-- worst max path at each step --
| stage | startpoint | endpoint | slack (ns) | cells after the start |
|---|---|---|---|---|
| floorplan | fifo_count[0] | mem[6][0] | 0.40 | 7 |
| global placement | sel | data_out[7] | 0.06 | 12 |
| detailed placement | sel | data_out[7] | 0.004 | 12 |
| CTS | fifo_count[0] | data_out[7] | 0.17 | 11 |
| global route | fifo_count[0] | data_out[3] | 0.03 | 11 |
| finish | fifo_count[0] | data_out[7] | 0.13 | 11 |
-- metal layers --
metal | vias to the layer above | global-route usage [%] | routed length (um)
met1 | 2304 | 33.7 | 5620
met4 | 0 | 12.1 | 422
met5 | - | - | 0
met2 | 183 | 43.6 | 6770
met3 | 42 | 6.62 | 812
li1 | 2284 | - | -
===== src/rtl/multicycle_datapath_pkg.sv =====
// Shared definitions for the multicycle datapath: instruction field positions,
// next-PC modes, ALU operation encodings and sign-extension helpers.
package multicycle_datapath_pkg;

    localparam int OPC_HI   = 15;
    localparam int OPC_LO   = 11;
    localparam int RD_HI    = 10;
    localparam int RD_LO    = 8;
    localparam int RM_HI    = 7;
    localparam int RM_LO    = 5;
    localparam int RN_HI    = 4;
    localparam int RN_LO    = 2;
    localparam int IMM8_HI  = 7;
    localparam int IMM5_HI  = 4;
    localparam int SUBOP_HI = 1;
    localparam int OFF11_HI = 10;

    typedef enum logic [1:0] {
        JMP_SEQ     = 2'b00,
        JMP_REL     = 2'b01,
        JMP_REG     = 2'b10,
        JMP_SEQ_ALT = 2'b11
    } jump_e;

    typedef enum logic {
        ALUOP_ADD = 1'b0,
        ALUOP_SUB = 1'b1
    } aluop_e;

    function automatic logic [15:0] sext8(input logic [7:0] v);
        return {{8{v[7]}}, v};
    endfunction

    function automatic logic [15:0] sext11(input logic [10:0] v);
        return {{5{v[10]}}, v};
    endfunction

endpackage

◆ **YOUR TASK**
Reply with the lines from the first line of the entries through the line that contains "0.17 | 11 |", repeated exactly with both ends kept, and with nothing else.

◆ **REPLY TO THE TASK**
-- worst max path at each step --
| stage | startpoint | endpoint | slack (ns) | cells after the start |
|---|---|---|---|---|
| floorplan | fifo_count[0] | mem[6][0] | 0.40 | 7 |
| global placement | sel | data_out[7] | 0.06 | 12 |
| detailed placement | sel | data_out[7] | 0.004 | 12 |
| CTS | fifo_count[0] | data_out[7] | 0.17 | 11 |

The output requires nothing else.